Encyclopedia
Please note this is a comparison between Version 1 by Sergio Atienza and Version 2 by Catherine Yang.
Hexaploid tritordeum is the amphiploid derived from the cross between the wild barley Hordeum chilense and durum wheat.
- tritordeum
- Hordeum chilense
- pre-breeding
1. Introduction
Rice, maize and common wheat are the most important crops for human consumption in the world. Both rice and maize are diploids, but bread wheat is an allohexaploid (2n = 6x =42, AABBDD) derived from the cross between Triticum turgidum (AABB) and Aegilops tauschii (DD) [1]. The allohexaploid genome structure of bread wheat is, in part, responsible for the adaptability of this crop to a wide range of climatic conditions [1].

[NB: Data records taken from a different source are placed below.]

**src/sv/llbh_pkg.sv**
```systemverilog
package llbh_pkg;

    // Fixed widths of the configuration registers.
    localparam int THR_W     = 12;
    localparam int MARGIN_W  = 10;
    localparam int DEB_W     = 10;
    localparam int HOLD_W    = 16;
    localparam int CFG_DATA_W = 16;
    localparam int CFG_ADDR_W = 3;

    // Reset values of the configuration registers.
    localparam logic [THR_W-1:0]    THR_RESET    = 12'd2048;
    localparam logic [MARGIN_W-1:0] MARGIN_RESET = 10'd50;
    localparam logic [DEB_W-1:0]    DEB_RESET    = 10'd50;
    localparam logic [HOLD_W-1:0]   HOLD_RESET   = 16'd2500;

    // Configuration register indexes.
    typedef enum logic [CFG_ADDR_W-1:0] {
        REG_DARK_THRESHOLD    = 3'd0,
        REG_HYSTERESIS_MARGIN = 3'd1,
        REG_DEBOUNCE_MS       = 3'd2,
        REG_DARK_HOLD_MS      = 3'd3,
        REG_AUTO_ENABLE       = 3'd4
    } reg_idx_t;

    // Event codes reported with each result.
    typedef enum logic [1:0] {
        EV_NONE = 2'd0,
        EV_OFF  = 2'd1,
        EV_ON   = 2'd2
    } event_t;

    // Current configuration as seen by the datapath.
    typedef struct packed {
        logic [THR_W-1:0]    dark_threshold;
        logic [MARGIN_W-1:0] hysteresis_margin;
        logic [DEB_W-1:0]    debounce_ms;
        logic [HOLD_W-1:0]   dark_hold_ms;
        logic                auto_enable;
    } cfg_t;

    // Single-bit controller state.
    typedef struct packed {
        logic last_below;
        logic last_above;
        logic dark_latched;
        logic light_on;
    } flags_t;

    localparam flags_t FLAGS_RESET = '{
        last_below:   1'b0,
        last_above:   1'b0,
        dark_latched: 1'b0,
        light_on:     1'b1
    };

endpackage

```
**src/sv/llbh_cfg.sv**
```systemverilog
module llbh_cfg
    import llbh_pkg::*;
(
    input  logic                  clk,
    input  logic                  rst_n,
    input  logic                  cfg_wr_en,
    input  logic [CFG_ADDR_W-1:0] cfg_addr,
    input  logic [CFG_DATA_W-1:0] cfg_wdata,
    output cfg_t                  cfg
);

    cfg_t cfg_reg;
    cfg_t cfg_next;

    // Register decode; writes to unused indexes are dropped.
    always_comb
    begin
        cfg_next = cfg_reg;
        if (cfg_wr_en)
        begin
            unique case (reg_idx_t'(cfg_addr))
                REG_DARK_THRESHOLD:    cfg_next.dark_threshold    = cfg_wdata[THR_W-1:0];
                REG_HYSTERESIS_MARGIN: cfg_next.hysteresis_margin = cfg_wdata[MARGIN_W-1:0];
                REG_DEBOUNCE_MS:       cfg_next.debounce_ms       = cfg_wdata[DEB_W-1:0];
                REG_DARK_HOLD_MS:      cfg_next.dark_hold_ms      = cfg_wdata[HOLD_W-1:0];
                REG_AUTO_ENABLE:       cfg_next.auto_enable       = cfg_wdata[0];
                default:               cfg_next = cfg_reg;
            endcase
        end
    end

    always_ff @(posedge clk or negedge rst_n)
    begin
        if (!rst_n)
        begin
            cfg_reg.dark_threshold    <= THR_RESET;
            cfg_reg.hysteresis_margin <= MARGIN_RESET;
            cfg_reg.debounce_ms       <= DEB_RESET;
            cfg_reg.dark_hold_ms      <= HOLD_RESET;
            cfg_reg.auto_enable       <= 1'b1;
        end
        else
        begin
            cfg_reg <= cfg_next;
        end
    end

    assign cfg = cfg_reg;

endmodule

```
**src/sv/llbh_step.sv**
```systemverilog
module llbh_step
    import llbh_pkg::*;
#(
    parameter int SAMPLE_BITS = 12,
    parameter int COUNT_BITS  = 16
)
(
    input  cfg_t                   cfg,
    input  logic [SAMPLE_BITS-1:0] sample,
    input  flags_t                 flags,
    input  logic [COUNT_BITS-1:0]  stable_count,
    input  logic [COUNT_BITS-1:0]  dwell_count,
    output flags_t                 flags_out,
    output logic [COUNT_BITS-1:0]  stable_count_out,
    output logic [COUNT_BITS-1:0]  dwell_count_out,
    output event_t                 event_out
);

    // Comparison width covers both the sample and threshold plus margin.
    localparam int CMP_W = ((SAMPLE_BITS > THR_W) ? SAMPLE_BITS : THR_W) + 1;
    // Counter compare width covers both the counters and the hold time.
    localparam int CNT_W = (COUNT_BITS > HOLD_W) ? COUNT_BITS : HOLD_W;

    logic [CMP_W-1:0]      full_scale;
    logic [CMP_W-1:0]      sample_ext;
    logic [THR_W-1:0]      lo_raw;
    logic [CMP_W-1:0]      lo_level;
    logic [CMP_W-1:0]      hi_raw;
    logic [CMP_W-1:0]      hi_level;
    logic                  below;
    logic                  above;
    logic [COUNT_BITS-1:0] stable_inc;
    logic [COUNT_BITS-1:0] dwell_inc;
    logic                  debounced;
    logic                  dwell_expired;

    // Dark and light levels, floored at zero and capped at full scale.
    always_comb
    begin
        full_scale = {{(CMP_W-SAMPLE_BITS){1'b0}}, {SAMPLE_BITS{1'b1}}};
        sample_ext = CMP_W'(sample);
        lo_raw     = (cfg.dark_threshold > THR_W'(cfg.hysteresis_margin))
                     ? cfg.dark_threshold - THR_W'(cfg.hysteresis_margin)
                     : '0;
        lo_level   = CMP_W'(lo_raw);
        hi_raw     = CMP_W'(cfg.dark_threshold) + CMP_W'(cfg.hysteresis_margin);
        hi_level   = (hi_raw > full_scale) ? full_scale : hi_raw;
        below      = (sample_ext <= lo_level);
        above      = (sample_ext >= hi_level);
    end

    // Saturating tick counters.
    assign stable_inc = (stable_count == '1) ? stable_count : stable_count + 1'b1;
    assign dwell_inc  = (dwell_count == '1) ? dwell_count : dwell_count + 1'b1;

    // One tick of the controller: darkness entry, then switch off, then light return.
    always_comb
    begin
        flags_out        = flags;
        stable_count_out = stable_inc;
        dwell_count_out  = dwell_inc;
        event_out        = EV_NONE;
        debounced        = 1'b0;
        dwell_expired    = 1'b0;
        if (cfg.auto_enable)
        begin
            if ((below != flags.last_below) || (above != flags.last_above))
            begin
                stable_count_out = '0;
            end
            debounced = (CNT_W'(stable_count_out) > CNT_W'(cfg.debounce_ms));
            if (debounced)
            begin
                if (below && !flags_out.dark_latched)
                begin
                    flags_out.dark_latched = 1'b1;
                    dwell_count_out        = '0;
                end
                dwell_expired = (CNT_W'(dwell_count_out) > CNT_W'(cfg.dark_hold_ms));
                if (below && flags_out.dark_latched && dwell_expired && flags_out.light_on)
                begin
                    flags_out.light_on = 1'b0;
                    event_out          = EV_OFF;
                end
                if (above && flags_out.dark_latched)
                begin
                    flags_out.dark_latched = 1'b0;
                    if (dwell_expired && !flags_out.light_on)
                    begin
                        flags_out.light_on = 1'b1;
                        event_out          = EV_ON;
                    end
                end
            end
            flags_out.last_below = below;
            flags_out.last_above = above;
        end
    end

endmodule

```
**src/sv/light_level_backlight_hysteresis.sv**
```systemverilog
// Channel   Direction  Handshake            Payload
// input     in         in_valid / in_ready  sample
// output    out        out_valid/out_ready  backlight_on, in_dark, event_res
// config    in         cfg_wr_en            cfg_addr, cfg_wdata
//
// One transaction is accepted per clock cycle while the output is not stalled. The
// input register captures the sample on acceptance, and the result register captures
// the outcome once it is empty or its result is taken, which makes the result valid.
// The controller state updates in the cycle a sample moves from the input
// register into the result register, so consecutive ticks chain with no gap.
// Reset restores the configuration registers, the handshake state and the
// controller state; payload registers are not reset and no clearing pass is needed.
// A stalled output holds its result while the input register keeps one more sample.
module light_level_backlight_hysteresis
    import llbh_pkg::*;
#(
    parameter int SAMPLE_BITS = 12,
    parameter int COUNT_BITS  = 16
)
(
    input  logic                   clk,
    input  logic                   rst_n,
    input  logic                   cfg_wr_en,
    input  logic [CFG_ADDR_W-1:0]  cfg_addr,
    input  logic [CFG_DATA_W-1:0]  cfg_wdata,
    input  logic                   in_valid,
    output logic                   in_ready,
    input  logic [SAMPLE_BITS-1:0] sample,
    output logic                   out_valid,
    input  logic                   out_ready,
    output logic                   backlight_on,
    output logic                   in_dark,
    output logic [1:0]             event_res
);

    cfg_t                   cfg;
    logic                   a_valid_reg;
    logic [SAMPLE_BITS-1:0] a_sample_reg;
    logic                   out_valid_reg;
    logic                   backlight_on_reg;
    logic                   in_dark_reg;
    event_t                 event_reg;
    flags_t                 flags_reg;
    flags_t                 flags_next;
    logic [COUNT_BITS-1:0]  stable_count_reg;
    logic [COUNT_BITS-1:0]  stable_count_next;
    logic [COUNT_BITS-1:0]  dwell_count_reg;
    logic [COUNT_BITS-1:0]  dwell_count_next;
    event_t                 event_next;
    logic                   advance;
    logic                   in_take;

    llbh_cfg u_cfg (
        .clk       (clk),
        .rst_n     (rst_n),
        .cfg_wr_en (cfg_wr_en),
        .cfg_addr  (cfg_addr),
        .cfg_wdata (cfg_wdata),
        .cfg       (cfg)
    );

    llbh_step #(
        .SAMPLE_BITS (SAMPLE_BITS),
        .COUNT_BITS  (COUNT_BITS)
    ) u_step (
        .cfg              (cfg),
        .sample           (a_sample_reg),
        .flags            (flags_reg),
        .stable_count     (stable_count_reg),
        .dwell_count      (dwell_count_reg),
        .flags_out        (flags_next),
        .stable_count_out (stable_count_next),
        .dwell_count_out  (dwell_count_next),
        .event_out        (event_next)
    );

    // Pipeline flow: the result register frees up when empty or taken.
    assign advance  = a_valid_reg && (!out_valid_reg || out_ready);
    assign in_ready = !a_valid_reg || advance;
    assign in_take  = in_valid && in_ready;

    // Control state and controller state.
    always_ff @(posedge clk or negedge rst_n)
    begin
        if (!rst_n)
        begin
            a_valid_reg      <= 1'b0;
            out_valid_reg    <= 1'b0;
            flags_reg        <= FLAGS_RESET;
            stable_count_reg <= '0;
            dwell_count_reg  <= '0;
        end
        else
        begin
            if (in_take)
            begin
                a_valid_reg <= 1'b1;
            end
            else if (advance)
            begin
                a_valid_reg <= 1'b0;
            end
            if (advance)
            begin
                out_valid_reg    <= 1'b1;
                flags_reg        <= flags_next;
                stable_count_reg <= stable_count_next;
                dwell_count_reg  <= dwell_count_next;
            end
            else if (out_ready)
            begin
                out_valid_reg <= 1'b0;
            end
        end
    end

    // Payload registers.
    always_ff @(posedge clk)
    begin
        if (in_take)
        begin
            a_sample_reg <= sample;
        end
        if (advance)
        begin
            backlight_on_reg <= flags_next.light_on;
            in_dark_reg      <= flags_next.dark_latched;
            event_reg        <= event_next;
        end
    end

    assign out_valid    = out_valid_reg;
    assign backlight_on = backlight_on_reg;
    assign in_dark      = in_dark_reg;
    assign event_res    = event_reg;

endmodule

```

The wide adaptability of polyploids is an interesting feature for breeding, but alloploidy has not been generally exploited by breeders since it is usually associated with sterility. The first triticale was obtained by Rimpau in 1888, after spontaneous chromosome doubling of hybrids from crosses between bread wheat and rye Rimpau, 1891 (as cited in [2]). The development of triticale from the first cultivars released in the 60 s to our days, exemplifies the possibilities of alloploidy for the development of new crops (reviewed by [2]).
The success of triticale renewed the interest of developing new synthetic amphiploids between barley and wheat. Plant breeders had been interested in crossing both crops since the beginning of the 20th century (reviewed by [3]), but fertile amphiploids were only obtained when the wild barley Hordeum chilense Roem. et Schultz. was used. This new species was named tritordeum (× Tritordeum martini A. Pujadas) [4]. Octoploid [5] and hexaploid [6] tritordeums were obtained from the crosses between H. chilense (as mother) and common or durum wheat as pollen donors, respectively. Both tritordeums were initially considered for breeding but the hexaploid became the species of choice since octoploid tritordeums showed a high chromosome instability. A similar situation happens in triticale. Although different ploidy levels have been developed and studied, only hexaploid triticale (× Triticosecale Wittmack, 2n = 6x = 42) has commercial application (reviewed by [2]).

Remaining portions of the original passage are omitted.